I found a neat little utility called udprelay written for (BSD?) that someone
hacked to work on Linux. It basically listens on the port of your choice for
incoming UDP packets and sends them to a specified remote host. You can also
specify BOTH the origin and destination port of the packets going to the
remote host. By running that on the masq box and changing the master server IP
on the HL server to point to the masq box...it all works splendidly now! The
game shows up in Gamespy on the correct port. 

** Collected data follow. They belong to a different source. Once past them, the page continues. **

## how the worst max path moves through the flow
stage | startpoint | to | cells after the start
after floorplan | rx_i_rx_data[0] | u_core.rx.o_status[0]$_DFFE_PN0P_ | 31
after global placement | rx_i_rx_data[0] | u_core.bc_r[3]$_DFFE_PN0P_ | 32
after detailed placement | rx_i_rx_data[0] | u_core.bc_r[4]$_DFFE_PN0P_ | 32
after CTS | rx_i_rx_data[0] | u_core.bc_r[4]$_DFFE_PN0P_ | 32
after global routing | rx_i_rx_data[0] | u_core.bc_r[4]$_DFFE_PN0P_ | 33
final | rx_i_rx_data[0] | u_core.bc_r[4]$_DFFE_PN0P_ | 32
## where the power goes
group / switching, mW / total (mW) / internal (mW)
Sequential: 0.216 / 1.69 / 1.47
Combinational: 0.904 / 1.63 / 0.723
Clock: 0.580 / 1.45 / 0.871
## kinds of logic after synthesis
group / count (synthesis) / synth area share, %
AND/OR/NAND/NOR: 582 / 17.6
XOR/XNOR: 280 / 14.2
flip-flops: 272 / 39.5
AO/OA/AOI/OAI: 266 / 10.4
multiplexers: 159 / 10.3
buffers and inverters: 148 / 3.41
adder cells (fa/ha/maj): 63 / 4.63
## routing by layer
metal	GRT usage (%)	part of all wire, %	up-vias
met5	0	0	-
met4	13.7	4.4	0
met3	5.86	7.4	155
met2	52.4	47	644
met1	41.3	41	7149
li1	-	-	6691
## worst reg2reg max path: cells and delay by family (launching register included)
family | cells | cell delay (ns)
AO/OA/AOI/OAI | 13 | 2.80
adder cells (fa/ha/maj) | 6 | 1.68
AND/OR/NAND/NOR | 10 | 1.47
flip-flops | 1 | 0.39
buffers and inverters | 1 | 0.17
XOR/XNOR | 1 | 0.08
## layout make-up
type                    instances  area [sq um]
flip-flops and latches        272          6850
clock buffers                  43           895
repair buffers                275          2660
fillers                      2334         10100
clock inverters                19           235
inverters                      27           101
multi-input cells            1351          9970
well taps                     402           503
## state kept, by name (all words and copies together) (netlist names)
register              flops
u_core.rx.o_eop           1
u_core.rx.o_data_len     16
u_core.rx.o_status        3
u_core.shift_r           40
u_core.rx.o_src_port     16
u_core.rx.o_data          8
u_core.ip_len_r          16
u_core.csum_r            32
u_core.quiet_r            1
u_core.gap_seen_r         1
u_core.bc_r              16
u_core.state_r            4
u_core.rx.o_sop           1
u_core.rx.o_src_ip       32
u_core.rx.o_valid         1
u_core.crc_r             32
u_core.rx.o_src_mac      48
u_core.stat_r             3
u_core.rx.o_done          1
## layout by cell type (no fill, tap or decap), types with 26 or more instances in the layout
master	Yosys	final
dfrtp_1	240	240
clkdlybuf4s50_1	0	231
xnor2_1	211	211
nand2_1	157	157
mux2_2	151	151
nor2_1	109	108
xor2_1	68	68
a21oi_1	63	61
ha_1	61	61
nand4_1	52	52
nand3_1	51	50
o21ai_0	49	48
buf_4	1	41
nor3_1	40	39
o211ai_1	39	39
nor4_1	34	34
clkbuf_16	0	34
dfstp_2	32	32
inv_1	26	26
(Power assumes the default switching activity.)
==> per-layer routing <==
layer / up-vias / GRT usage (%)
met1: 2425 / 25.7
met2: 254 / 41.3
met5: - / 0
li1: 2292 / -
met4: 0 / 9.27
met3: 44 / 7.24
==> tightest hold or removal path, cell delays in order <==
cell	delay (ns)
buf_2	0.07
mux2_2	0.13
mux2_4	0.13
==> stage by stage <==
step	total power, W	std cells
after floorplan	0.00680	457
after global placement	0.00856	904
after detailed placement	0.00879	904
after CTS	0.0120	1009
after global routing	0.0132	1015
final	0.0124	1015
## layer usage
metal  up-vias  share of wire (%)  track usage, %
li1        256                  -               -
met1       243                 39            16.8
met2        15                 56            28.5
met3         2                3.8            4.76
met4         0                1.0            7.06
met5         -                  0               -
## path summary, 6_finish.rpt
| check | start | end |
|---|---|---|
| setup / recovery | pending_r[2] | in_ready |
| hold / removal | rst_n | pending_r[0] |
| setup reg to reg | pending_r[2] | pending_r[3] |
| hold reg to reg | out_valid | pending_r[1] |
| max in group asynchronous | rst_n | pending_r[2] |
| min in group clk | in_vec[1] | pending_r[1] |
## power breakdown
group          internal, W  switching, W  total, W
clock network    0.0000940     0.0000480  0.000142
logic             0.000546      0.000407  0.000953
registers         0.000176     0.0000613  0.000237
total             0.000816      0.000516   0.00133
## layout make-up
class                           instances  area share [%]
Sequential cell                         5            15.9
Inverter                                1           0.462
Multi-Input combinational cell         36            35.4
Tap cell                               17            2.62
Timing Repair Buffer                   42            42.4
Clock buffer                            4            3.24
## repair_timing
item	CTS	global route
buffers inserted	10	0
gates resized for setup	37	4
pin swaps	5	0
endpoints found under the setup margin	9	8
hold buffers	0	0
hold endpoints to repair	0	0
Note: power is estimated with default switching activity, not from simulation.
===== src/rtl/instr_sequencer.sv =====
// Instruction sequencer: queues MIPS R-type words and steps each one
// through decode, execute, register write and a result handshake.
module instr_sequencer #(
  parameter int FIFO_DEPTH = 4,
  parameter int CNT_W      = 16
) (
  input  logic             clk,
  input  logic             reset,
  input  logic             instr_valid,
  output logic             instr_ready,
  input  logic [31:0]      instr,
  output logic [31:0]      dp_instruction,
  output logic             dp_wr_en,
  input  logic [31:0]      dp_result,
  output logic             res_valid,
  input  logic             res_ready,
  output logic [31:0]      res_data,
  output logic [4:0]       res_rd,
  output logic             illegal,
  output logic             busy,
  output logic [CNT_W-1:0] retired
);

  localparam int AW = $clog2(FIFO_DEPTH);
  localparam logic [AW:0] PTR_ONE = 1;
  localparam logic [CNT_W-1:0] CNT_ONE = 1;

  typedef enum logic [2:0] {
    S_IDLE,
    S_DECODE,
    S_EXECUTE,
    S_WRITE,
    S_RESP
  } state_t;

  state_t r_state, w_next;

  logic [31:0]      r_mem [FIFO_DEPTH];
  logic [AW:0]      r_wptr, r_rptr;
  logic [31:0]      r_instr;
  logic [31:0]      r_res_data;
  logic [4:0]       r_res_rd;
  logic [CNT_W-1:0] r_retired;

  logic w_full, w_empty, w_push, w_pop;
  logic w_legal, w_done;

  assign w_empty = (r_wptr == r_rptr);
  assign w_full  = (r_wptr[AW] != r_rptr[AW]) &&
                   (r_wptr[AW-1:0] == r_rptr[AW-1:0]);
  assign w_push  = instr_valid && !w_full;
  assign w_done  = (r_state == S_RESP) && res_ready;

  // R-type with one of the supported ALU functs
  always_comb begin
    w_legal = 1'b0;
    if (r_instr[31:26] == 6'd0) begin
      case (r_instr[5:0])
        6'h20, 6'h22, 6'h24,
        6'h25, 6'h2A: w_legal = 1'b1;
        default:      w_legal = 1'b0;
      endcase
    end
  end

  // Next state and queue pop
  always_comb begin
    w_next = r_state;
    w_pop  = 1'b0;
    unique case (r_state)
      S_IDLE: begin
        if (!w_empty) begin
          w_pop  = 1'b1;
          w_next = S_DECODE;
        end
      end
      S_DECODE:  w_next = w_legal ? S_EXECUTE : S_IDLE;
      S_EXECUTE: w_next = S_WRITE;
      S_WRITE:   w_next = S_RESP;
      S_RESP: begin
        if (res_ready) begin
          w_pop  = !w_empty;
          w_next = w_empty ? S_IDLE : S_DECODE;
        end
      end
      default:   w_next = S_IDLE;
    endcase
  end

  // Queue storage; contents are don't-care while empty
  always_ff @(posedge clk) begin
    if (w_push) r_mem[r_wptr[AW-1:0]] <= instr;
  end

  // State, pointers, captured instruction/result and counter
  always_ff @(posedge clk or negedge reset) begin
    if (!reset) begin
      r_state    <= S_IDLE;
      r_wptr     <= '0;
      r_rptr     <= '0;
      r_instr    <= '0;
      r_res_data <= '0;
      r_res_rd   <= '0;
      r_retired  <= '0;
    end else begin
      r_state <= w_next;
      if (w_push) r_wptr <= r_wptr + PTR_ONE;
      if (w_pop) begin
        r_rptr  <= r_rptr + PTR_ONE;
        r_instr <= r_mem[r_rptr[AW-1:0]];
      end
      if (r_state == S_EXECUTE) begin
        r_res_data <= dp_result;
        r_res_rd   <= r_instr[15:11];
      end
      if (w_done) r_retired <= r_retired + CNT_ONE;
    end
  end

  // Outputs decode straight from state so reset clears them at once
  always_comb begin
    dp_instruction = 32'h0;
    if (r_state == S_DECODE || r_state == S_EXECUTE ||
        r_state == S_WRITE)
      dp_instruction = r_instr;
  end

  assign instr_ready = !w_full;
  assign dp_wr_en    = (r_state == S_WRITE) && (r_res_rd != 5'd0);
  assign res_valid   = (r_state == S_RESP);
  assign illegal     = (r_state == S_DECODE) && !w_legal;
  assign busy        = (r_state != S_IDLE) || !w_empty;
  assign res_data    = r_res_data;
  assign res_rd      = r_res_rd;
  assign retired     = r_retired;

endmodule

Thanks for pointing me in the right direction.





Regards,


Jeff





  Hi,


  I'd like to run a dedicated Half-Life server (public) behind my masq
firewall. I've set up port-forwarding on port 27015 to the server. It works
quite well with no noticeable lag. However, there's one minor annoyance I was
hoping someone here could help with.





  The HL server sends a heartbeat to a master server. This is so things like
Gamespy and others have a dynamic list of where the games are. The heartbeat
looks like its sent from port 27015 on the server to port 27010 on the master
server.





  Because my server is masqed, the originating port gets sent up to the 60000
range as it traverses the firewall. The master server interprets this as the
game is being hosted on that high port-rather than 27015 where it should be.
If users outside the firewall connect on that port it either doesn't work or
only works until it times out.





  Is there a way to make that heartbeat originate from the same port on the
firewall as it does from the Half-Life server? There is obviously no service
on the firewall with which that would interfere. I'm using RH 5.2, kernel
2.2.6, and ipchains. Thanks for helping out.